• _Exercise goal_: Find the line with "buffers and inverters: 146 / 910 / 0.0321" in the records below. Copy it and every line after it, up to and including the line with "-- cells in".

• _Exercise inputs_:
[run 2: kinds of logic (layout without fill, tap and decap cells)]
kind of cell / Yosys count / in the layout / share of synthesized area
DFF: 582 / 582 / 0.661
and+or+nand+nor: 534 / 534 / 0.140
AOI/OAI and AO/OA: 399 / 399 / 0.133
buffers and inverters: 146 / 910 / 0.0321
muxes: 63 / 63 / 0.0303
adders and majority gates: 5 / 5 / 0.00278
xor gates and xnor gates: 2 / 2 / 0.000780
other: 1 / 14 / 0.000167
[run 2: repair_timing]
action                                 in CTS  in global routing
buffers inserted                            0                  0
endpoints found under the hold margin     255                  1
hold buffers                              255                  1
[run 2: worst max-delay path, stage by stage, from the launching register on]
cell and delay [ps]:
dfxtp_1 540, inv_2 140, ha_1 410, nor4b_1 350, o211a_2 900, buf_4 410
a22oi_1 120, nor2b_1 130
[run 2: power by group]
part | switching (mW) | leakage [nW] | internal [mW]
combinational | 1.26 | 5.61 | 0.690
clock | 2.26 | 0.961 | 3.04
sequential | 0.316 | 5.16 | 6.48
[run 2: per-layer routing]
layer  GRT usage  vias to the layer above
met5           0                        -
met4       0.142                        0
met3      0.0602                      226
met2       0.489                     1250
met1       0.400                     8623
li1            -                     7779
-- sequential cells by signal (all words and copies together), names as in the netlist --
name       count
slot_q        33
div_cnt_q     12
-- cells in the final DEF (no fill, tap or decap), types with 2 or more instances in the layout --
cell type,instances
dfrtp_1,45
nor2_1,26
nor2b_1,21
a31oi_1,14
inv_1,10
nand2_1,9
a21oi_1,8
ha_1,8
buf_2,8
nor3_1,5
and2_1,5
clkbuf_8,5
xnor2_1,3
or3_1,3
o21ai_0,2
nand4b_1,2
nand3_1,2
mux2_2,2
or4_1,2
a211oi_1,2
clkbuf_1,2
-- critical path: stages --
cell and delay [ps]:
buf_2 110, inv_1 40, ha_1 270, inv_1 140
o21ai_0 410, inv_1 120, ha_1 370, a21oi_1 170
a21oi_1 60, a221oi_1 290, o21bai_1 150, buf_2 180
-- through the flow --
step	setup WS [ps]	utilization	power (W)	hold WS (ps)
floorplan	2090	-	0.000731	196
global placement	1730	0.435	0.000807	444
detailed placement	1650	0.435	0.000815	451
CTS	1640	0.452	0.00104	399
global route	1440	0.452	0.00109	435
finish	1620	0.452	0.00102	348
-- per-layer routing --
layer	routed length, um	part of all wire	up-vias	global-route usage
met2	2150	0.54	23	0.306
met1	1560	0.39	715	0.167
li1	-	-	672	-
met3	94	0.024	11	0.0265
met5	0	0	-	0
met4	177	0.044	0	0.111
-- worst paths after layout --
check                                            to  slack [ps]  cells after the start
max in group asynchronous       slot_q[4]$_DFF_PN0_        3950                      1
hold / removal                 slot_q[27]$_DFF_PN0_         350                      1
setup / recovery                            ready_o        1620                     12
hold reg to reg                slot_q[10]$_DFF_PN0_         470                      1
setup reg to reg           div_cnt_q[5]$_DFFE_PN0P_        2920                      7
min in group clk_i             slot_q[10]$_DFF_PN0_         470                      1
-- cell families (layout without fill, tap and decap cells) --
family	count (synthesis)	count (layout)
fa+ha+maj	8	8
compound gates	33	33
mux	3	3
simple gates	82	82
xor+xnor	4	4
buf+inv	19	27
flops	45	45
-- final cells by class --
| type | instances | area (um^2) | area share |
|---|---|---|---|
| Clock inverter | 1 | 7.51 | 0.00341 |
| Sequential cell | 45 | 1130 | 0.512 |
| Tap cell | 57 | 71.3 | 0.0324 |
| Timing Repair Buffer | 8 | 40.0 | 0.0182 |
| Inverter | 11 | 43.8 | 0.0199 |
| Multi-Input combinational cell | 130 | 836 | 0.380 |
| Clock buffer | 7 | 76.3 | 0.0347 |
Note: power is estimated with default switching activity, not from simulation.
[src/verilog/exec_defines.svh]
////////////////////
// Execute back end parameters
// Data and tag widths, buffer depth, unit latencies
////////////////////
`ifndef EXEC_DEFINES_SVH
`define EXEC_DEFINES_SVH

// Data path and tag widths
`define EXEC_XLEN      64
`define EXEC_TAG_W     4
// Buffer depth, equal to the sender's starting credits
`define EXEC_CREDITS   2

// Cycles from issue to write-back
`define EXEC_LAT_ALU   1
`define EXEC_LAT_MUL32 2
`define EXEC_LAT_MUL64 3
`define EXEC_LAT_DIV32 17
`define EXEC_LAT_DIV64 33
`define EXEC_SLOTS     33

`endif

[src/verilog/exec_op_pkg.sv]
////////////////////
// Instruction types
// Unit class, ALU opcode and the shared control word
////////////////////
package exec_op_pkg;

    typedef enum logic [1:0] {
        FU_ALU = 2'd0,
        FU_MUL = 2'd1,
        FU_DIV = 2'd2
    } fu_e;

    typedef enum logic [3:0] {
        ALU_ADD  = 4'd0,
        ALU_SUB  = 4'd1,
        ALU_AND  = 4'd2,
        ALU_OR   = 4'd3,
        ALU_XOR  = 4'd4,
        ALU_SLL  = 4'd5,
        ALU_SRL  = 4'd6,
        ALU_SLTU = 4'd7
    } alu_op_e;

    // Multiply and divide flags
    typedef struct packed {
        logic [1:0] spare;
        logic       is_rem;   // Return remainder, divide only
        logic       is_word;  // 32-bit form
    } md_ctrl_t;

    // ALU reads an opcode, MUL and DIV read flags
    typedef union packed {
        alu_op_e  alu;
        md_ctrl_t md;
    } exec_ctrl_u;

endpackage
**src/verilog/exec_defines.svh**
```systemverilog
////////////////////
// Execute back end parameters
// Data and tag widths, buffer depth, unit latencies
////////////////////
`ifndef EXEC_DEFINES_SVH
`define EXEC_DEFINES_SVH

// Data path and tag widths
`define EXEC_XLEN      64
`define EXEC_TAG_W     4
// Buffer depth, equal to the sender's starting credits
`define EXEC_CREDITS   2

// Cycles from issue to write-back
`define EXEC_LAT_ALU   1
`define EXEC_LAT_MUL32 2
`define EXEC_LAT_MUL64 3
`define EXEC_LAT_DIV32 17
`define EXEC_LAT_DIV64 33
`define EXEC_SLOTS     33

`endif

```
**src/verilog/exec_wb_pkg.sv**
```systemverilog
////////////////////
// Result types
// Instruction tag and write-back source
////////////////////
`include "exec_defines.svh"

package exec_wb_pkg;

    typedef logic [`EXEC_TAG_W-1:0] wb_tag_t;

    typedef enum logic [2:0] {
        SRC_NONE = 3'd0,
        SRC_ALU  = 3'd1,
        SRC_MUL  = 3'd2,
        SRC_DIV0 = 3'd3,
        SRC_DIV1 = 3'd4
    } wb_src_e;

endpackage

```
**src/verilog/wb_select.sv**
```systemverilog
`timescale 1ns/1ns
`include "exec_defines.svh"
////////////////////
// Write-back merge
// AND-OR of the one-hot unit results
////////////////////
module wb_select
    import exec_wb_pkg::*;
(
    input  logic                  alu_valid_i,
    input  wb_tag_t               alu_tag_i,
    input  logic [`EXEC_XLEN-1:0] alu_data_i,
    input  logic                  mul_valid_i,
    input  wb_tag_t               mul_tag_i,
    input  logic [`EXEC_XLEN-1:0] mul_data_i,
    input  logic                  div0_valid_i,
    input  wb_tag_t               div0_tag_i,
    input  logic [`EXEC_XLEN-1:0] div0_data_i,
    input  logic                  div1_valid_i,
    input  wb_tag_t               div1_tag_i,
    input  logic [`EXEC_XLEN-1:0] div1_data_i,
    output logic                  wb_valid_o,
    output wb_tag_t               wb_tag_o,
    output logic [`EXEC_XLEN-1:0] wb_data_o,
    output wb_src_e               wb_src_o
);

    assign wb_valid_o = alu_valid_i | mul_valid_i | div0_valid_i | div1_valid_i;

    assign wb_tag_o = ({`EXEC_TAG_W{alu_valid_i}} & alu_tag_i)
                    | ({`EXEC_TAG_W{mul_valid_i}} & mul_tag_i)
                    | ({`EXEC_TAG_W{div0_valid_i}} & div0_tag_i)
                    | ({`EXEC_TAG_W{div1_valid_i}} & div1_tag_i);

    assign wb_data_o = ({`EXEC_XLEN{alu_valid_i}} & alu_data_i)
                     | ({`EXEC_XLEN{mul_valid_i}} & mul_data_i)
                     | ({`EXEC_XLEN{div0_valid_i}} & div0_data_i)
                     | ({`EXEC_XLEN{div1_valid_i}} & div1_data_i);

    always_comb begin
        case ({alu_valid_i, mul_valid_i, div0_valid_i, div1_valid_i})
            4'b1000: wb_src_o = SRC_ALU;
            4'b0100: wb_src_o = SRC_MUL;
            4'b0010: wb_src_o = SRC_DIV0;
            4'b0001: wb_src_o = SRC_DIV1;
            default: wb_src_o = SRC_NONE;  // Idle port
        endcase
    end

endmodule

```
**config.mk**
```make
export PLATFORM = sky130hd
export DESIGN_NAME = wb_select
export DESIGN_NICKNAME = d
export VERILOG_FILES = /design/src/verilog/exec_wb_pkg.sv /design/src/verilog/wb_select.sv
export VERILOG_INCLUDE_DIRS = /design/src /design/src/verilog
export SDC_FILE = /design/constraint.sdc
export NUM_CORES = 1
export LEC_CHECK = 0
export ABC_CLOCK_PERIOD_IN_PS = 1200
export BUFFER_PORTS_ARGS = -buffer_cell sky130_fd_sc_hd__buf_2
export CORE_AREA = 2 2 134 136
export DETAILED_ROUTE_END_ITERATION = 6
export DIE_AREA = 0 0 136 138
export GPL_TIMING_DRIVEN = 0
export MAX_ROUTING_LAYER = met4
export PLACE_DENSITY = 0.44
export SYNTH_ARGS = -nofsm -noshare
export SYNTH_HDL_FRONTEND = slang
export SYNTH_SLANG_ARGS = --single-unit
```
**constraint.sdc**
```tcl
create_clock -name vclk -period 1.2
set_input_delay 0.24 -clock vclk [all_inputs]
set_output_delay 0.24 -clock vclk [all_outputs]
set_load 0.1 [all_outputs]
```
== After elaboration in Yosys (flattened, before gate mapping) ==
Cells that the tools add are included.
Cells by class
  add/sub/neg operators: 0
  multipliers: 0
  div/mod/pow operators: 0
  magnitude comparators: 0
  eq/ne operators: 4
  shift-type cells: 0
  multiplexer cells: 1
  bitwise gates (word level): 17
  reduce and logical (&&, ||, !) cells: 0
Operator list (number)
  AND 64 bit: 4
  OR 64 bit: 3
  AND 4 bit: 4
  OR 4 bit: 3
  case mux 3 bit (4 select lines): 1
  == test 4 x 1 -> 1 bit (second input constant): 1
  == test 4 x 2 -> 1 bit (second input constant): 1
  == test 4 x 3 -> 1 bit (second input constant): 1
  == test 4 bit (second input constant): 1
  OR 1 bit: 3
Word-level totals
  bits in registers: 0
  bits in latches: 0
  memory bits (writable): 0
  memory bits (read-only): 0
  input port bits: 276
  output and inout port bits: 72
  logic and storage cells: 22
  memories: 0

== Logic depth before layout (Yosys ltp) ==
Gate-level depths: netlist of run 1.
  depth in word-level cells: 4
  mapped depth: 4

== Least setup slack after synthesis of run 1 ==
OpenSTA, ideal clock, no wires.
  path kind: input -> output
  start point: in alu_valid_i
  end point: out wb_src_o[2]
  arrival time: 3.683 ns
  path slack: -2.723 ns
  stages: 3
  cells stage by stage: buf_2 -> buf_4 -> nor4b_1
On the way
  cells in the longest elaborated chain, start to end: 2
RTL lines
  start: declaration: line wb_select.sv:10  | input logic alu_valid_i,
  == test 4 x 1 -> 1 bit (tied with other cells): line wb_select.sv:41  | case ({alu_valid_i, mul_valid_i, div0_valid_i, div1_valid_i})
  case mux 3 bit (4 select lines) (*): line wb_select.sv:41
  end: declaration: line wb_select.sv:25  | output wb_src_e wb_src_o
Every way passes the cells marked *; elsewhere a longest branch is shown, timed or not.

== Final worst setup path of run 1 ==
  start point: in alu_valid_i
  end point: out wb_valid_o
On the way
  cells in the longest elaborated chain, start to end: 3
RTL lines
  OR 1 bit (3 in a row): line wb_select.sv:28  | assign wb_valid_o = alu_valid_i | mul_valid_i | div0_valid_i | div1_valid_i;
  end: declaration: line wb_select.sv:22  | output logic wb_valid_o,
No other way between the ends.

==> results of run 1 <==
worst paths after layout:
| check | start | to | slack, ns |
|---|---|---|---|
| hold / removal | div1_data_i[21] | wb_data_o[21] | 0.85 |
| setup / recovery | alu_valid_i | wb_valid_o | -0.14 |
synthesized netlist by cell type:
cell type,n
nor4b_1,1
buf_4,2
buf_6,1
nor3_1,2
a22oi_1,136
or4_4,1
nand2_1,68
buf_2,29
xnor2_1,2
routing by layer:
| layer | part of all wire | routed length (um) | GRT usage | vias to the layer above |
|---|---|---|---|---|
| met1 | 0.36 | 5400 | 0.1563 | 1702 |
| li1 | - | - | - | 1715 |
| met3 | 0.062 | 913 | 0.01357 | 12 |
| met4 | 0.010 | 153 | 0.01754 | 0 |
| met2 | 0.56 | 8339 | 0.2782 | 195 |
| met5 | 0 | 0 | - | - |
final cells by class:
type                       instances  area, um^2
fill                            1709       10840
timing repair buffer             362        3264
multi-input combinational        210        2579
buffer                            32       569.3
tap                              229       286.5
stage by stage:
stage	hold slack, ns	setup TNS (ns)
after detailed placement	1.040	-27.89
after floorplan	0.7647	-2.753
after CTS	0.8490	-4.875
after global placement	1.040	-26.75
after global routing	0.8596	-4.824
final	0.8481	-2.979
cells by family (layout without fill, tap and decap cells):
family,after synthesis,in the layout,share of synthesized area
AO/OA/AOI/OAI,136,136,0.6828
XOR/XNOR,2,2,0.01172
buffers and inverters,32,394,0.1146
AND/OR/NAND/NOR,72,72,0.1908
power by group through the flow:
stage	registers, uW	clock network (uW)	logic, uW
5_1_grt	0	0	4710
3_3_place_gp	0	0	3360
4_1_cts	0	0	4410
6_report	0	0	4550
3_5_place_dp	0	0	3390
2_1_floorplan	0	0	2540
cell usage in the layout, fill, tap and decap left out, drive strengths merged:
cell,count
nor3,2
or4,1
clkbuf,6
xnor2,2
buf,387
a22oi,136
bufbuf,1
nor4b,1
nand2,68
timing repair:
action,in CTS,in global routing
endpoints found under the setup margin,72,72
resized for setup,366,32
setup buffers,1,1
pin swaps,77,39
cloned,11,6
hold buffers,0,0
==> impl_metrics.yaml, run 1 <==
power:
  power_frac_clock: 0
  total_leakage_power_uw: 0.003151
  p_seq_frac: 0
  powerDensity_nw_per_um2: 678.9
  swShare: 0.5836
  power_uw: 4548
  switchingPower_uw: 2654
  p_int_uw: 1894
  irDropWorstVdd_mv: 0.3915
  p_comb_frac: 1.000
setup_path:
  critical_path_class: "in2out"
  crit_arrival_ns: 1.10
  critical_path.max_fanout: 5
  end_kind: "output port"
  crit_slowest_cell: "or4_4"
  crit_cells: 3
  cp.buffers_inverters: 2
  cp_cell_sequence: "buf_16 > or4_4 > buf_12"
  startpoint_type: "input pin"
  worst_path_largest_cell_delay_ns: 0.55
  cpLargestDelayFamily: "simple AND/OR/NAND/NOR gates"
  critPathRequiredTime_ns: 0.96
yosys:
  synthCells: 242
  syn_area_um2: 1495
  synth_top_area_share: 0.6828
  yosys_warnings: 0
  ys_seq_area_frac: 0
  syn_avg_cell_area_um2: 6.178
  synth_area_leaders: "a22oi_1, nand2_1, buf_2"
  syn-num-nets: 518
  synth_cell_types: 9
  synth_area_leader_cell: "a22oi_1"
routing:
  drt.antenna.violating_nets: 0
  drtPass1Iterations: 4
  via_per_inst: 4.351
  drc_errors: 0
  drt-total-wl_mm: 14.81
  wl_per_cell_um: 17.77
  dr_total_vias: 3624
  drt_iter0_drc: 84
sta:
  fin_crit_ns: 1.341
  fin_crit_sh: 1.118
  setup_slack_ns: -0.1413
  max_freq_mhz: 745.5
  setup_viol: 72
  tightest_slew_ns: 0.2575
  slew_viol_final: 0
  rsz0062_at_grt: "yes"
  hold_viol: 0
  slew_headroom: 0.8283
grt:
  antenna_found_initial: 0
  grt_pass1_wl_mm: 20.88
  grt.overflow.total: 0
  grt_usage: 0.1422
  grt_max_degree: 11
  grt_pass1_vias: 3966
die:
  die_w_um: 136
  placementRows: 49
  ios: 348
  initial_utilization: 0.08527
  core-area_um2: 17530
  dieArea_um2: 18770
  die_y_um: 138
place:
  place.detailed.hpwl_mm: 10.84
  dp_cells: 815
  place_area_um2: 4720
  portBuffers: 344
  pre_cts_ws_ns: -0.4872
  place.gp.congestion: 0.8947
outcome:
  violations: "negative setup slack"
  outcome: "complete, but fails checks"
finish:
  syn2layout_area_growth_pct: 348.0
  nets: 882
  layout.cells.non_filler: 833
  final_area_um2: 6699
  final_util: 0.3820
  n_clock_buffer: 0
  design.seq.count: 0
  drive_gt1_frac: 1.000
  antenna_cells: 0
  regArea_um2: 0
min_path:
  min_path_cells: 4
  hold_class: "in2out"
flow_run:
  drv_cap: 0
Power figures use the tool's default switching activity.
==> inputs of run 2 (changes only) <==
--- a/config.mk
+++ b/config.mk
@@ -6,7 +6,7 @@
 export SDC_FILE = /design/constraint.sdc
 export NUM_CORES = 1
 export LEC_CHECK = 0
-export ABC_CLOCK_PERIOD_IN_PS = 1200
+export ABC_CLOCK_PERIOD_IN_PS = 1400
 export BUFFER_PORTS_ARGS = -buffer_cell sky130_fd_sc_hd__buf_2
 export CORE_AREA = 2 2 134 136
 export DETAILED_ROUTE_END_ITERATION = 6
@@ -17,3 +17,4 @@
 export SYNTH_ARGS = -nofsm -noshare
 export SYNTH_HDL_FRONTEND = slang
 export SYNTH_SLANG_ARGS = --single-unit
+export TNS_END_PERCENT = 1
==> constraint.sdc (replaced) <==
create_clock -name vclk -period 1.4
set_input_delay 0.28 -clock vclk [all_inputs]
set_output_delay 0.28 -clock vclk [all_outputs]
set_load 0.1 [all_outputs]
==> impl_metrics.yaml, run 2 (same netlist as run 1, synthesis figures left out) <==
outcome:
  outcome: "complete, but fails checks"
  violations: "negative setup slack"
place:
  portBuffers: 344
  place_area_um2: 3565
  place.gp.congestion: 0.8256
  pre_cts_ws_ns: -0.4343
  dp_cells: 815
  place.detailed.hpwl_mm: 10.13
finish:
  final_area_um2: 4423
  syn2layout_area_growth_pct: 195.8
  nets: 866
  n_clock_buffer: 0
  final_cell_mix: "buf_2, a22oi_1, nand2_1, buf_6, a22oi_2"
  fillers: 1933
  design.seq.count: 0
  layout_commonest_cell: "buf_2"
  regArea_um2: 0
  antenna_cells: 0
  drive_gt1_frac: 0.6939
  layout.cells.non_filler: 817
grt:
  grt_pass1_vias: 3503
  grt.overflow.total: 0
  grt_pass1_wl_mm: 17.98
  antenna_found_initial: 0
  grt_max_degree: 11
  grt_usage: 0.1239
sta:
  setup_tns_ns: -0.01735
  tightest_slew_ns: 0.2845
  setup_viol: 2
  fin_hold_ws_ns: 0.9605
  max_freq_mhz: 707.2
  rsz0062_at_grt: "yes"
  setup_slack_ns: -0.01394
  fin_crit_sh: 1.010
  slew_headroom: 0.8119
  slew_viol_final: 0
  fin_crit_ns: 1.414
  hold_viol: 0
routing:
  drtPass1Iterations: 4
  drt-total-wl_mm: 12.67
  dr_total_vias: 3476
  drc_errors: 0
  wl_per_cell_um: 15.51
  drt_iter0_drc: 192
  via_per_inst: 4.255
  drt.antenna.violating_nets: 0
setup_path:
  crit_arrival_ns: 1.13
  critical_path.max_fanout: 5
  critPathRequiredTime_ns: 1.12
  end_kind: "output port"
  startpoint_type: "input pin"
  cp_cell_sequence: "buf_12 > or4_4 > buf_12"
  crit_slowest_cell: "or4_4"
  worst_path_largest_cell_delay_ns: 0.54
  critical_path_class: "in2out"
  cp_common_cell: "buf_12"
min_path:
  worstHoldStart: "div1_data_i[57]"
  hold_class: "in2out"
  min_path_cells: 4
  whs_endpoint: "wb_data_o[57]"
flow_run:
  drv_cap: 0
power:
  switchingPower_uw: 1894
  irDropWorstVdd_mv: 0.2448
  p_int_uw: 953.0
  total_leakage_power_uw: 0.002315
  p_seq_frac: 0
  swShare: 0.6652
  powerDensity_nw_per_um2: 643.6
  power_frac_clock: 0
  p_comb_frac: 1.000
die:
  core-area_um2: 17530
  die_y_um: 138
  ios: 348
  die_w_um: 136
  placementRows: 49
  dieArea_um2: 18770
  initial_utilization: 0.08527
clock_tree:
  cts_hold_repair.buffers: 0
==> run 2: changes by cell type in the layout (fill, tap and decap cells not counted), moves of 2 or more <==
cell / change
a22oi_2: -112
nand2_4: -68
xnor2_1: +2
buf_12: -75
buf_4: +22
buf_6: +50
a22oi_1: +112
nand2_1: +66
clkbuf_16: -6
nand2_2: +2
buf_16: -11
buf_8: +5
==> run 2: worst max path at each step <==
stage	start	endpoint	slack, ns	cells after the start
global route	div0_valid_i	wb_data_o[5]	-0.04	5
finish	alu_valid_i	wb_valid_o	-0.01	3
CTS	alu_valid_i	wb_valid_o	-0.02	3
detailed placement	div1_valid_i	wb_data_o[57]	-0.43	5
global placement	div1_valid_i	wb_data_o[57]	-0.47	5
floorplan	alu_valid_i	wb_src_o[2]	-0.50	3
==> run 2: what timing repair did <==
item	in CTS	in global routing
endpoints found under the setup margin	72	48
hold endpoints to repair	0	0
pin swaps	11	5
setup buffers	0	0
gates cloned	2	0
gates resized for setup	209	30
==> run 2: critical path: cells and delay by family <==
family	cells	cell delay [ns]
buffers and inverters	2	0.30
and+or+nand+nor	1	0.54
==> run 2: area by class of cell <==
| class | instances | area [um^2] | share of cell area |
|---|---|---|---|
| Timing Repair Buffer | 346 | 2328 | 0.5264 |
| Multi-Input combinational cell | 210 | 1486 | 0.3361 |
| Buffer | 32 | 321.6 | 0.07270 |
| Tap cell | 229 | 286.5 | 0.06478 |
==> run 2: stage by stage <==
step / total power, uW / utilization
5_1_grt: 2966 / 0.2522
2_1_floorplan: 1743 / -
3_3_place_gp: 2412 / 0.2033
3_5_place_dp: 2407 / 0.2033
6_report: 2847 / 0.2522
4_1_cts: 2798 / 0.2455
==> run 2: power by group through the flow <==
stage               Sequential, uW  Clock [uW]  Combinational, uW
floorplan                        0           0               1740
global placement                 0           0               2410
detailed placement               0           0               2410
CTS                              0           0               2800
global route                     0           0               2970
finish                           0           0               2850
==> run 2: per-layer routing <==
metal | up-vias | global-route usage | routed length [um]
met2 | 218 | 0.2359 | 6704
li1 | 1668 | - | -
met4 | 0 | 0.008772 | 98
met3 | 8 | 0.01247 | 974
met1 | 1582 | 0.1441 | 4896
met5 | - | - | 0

• _Answer box_:
buffers and inverters: 146 / 910 / 0.0321
muxes: 63 / 63 / 0.0303
adders and majority gates: 5 / 5 / 0.00278
xor gates and xnor gates: 2 / 2 / 0.000780
other: 1 / 14 / 0.000167
[run 2: repair_timing]
action                                 in CTS  in global routing
buffers inserted                            0                  0
endpoints found under the hold margin     255                  1
hold buffers                              255                  1
[run 2: worst max-delay path, stage by stage, from the launching register on]
cell and delay [ps]:
dfxtp_1 540, inv_2 140, ha_1 410, nor4b_1 350, o211a_2 900, buf_4 410
a22oi_1 120, nor2b_1 130
[run 2: power by group]
part | switching (mW) | leakage [nW] | internal [mW]
combinational | 1.26 | 5.61 | 0.690
clock | 2.26 | 0.961 | 3.04
sequential | 0.316 | 5.16 | 6.48
[run 2: per-layer routing]
layer  GRT usage  vias to the layer above
met5           0                        -
met4       0.142                        0
met3      0.0602                      226
met2       0.489                     1250
met1       0.400                     8623
li1            -                     7779
-- sequential cells by signal (all words and copies together), names as in the netlist --
name       count
slot_q        33
div_cnt_q     12
-- cells in the final DEF (no fill, tap or decap), types with 2 or more instances in the layout --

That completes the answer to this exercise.